Exercise prompt = Please read the records below and return each line holding the string "gates".

(Data provided Opens)

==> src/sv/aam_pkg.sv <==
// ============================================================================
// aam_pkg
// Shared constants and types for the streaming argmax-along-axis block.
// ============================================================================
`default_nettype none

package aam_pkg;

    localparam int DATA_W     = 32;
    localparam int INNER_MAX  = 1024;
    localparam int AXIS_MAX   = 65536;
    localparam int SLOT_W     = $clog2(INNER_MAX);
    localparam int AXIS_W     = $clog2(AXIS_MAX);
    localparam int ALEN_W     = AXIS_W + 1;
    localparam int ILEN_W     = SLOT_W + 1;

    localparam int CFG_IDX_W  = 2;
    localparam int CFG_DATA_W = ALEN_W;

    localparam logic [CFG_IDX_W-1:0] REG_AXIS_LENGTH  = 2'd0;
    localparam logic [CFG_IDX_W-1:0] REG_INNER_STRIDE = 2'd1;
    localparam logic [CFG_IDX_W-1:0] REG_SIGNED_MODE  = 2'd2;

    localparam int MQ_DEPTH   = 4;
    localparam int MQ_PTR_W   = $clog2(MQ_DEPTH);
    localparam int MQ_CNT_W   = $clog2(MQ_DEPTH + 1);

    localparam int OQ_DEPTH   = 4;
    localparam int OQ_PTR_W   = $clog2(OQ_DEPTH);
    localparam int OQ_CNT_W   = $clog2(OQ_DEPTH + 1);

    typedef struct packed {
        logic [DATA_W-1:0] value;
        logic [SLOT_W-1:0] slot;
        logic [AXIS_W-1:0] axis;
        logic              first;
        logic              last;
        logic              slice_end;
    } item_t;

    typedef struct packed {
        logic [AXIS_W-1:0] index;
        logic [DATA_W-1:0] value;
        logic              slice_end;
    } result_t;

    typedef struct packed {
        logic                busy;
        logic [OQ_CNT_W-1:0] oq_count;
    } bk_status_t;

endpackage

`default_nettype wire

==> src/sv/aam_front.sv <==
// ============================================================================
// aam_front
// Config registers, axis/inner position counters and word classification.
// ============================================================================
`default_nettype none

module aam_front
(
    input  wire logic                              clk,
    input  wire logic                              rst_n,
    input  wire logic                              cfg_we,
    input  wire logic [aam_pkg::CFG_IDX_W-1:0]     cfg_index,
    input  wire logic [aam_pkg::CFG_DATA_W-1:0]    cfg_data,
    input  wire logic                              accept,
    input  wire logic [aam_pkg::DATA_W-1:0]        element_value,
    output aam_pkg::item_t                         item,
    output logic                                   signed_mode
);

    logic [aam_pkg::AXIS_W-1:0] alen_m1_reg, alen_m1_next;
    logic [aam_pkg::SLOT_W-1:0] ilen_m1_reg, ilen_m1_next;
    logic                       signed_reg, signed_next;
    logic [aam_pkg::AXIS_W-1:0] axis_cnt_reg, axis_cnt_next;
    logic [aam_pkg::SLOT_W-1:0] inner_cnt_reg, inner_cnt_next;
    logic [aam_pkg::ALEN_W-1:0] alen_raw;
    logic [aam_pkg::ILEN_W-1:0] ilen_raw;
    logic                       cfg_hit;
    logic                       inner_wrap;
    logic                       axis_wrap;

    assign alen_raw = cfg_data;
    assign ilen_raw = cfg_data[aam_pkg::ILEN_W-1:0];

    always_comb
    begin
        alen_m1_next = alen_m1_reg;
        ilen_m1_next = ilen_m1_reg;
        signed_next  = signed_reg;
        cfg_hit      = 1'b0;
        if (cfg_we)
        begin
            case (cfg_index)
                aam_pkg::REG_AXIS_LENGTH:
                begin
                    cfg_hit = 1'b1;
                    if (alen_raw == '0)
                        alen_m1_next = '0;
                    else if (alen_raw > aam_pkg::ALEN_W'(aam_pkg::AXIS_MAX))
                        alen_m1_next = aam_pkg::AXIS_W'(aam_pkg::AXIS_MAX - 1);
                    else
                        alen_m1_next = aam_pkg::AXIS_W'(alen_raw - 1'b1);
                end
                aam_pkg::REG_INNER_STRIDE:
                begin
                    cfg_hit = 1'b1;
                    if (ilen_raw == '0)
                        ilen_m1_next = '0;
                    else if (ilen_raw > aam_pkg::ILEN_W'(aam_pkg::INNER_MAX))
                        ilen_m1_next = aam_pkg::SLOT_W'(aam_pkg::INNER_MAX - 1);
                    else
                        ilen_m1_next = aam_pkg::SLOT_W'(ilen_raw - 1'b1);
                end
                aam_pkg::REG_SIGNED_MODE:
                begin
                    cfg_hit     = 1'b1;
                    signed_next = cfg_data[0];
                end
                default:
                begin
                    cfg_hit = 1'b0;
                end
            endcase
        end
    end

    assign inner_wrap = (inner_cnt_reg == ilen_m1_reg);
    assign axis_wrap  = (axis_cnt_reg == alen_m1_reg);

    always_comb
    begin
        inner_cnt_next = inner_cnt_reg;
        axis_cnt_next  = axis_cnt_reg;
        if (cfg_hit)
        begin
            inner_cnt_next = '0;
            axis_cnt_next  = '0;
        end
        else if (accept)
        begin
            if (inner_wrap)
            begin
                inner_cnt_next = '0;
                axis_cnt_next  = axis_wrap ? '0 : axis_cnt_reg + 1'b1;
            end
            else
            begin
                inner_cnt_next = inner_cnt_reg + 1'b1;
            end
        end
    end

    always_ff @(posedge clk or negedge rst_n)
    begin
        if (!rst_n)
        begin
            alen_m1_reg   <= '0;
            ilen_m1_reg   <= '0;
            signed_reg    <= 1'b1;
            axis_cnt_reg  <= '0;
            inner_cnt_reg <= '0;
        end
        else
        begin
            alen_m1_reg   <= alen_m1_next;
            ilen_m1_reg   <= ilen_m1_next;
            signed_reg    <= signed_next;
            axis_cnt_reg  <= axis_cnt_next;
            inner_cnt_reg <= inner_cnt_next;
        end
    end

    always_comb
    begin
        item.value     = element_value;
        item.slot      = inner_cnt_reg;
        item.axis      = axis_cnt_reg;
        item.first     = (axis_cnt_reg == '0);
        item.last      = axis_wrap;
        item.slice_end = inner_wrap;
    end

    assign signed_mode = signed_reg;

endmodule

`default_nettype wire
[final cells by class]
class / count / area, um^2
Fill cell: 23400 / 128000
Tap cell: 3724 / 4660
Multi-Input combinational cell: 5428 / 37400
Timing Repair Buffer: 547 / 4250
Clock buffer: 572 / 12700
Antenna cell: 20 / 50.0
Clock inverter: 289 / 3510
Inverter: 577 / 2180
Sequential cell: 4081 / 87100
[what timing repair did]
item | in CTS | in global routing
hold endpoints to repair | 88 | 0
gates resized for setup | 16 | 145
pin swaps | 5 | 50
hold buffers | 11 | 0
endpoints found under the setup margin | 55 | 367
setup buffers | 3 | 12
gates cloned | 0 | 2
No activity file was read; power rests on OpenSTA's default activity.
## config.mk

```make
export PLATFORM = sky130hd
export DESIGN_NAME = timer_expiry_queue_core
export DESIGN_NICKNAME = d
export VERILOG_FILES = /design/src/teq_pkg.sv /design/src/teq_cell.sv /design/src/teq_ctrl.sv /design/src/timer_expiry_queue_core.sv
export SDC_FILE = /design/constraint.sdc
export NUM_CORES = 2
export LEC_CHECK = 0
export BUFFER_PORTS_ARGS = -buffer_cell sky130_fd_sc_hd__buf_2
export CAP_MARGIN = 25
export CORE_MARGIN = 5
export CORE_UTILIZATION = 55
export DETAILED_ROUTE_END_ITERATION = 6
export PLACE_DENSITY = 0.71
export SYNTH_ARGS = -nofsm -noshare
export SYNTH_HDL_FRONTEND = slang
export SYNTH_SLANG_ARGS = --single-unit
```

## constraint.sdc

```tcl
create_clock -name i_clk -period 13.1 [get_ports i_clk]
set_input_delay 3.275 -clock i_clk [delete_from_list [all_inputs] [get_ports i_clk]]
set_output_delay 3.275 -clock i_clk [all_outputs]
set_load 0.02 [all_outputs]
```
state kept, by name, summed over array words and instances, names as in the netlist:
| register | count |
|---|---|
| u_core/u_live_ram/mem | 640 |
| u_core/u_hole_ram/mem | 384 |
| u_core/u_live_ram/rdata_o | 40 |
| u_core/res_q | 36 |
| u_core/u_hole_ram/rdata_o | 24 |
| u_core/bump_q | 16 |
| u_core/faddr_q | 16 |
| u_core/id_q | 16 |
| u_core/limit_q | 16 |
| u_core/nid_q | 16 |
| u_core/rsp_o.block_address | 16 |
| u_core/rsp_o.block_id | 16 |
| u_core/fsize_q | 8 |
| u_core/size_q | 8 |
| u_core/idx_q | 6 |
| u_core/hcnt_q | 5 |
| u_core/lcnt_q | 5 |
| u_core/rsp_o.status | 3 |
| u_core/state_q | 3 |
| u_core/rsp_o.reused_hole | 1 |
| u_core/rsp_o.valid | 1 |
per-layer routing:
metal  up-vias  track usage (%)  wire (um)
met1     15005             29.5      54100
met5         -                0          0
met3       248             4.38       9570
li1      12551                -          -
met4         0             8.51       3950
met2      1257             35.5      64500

(Data provided Closes)

Task response =
gates resized for setup | 16 | 145
gates cloned | 0 | 2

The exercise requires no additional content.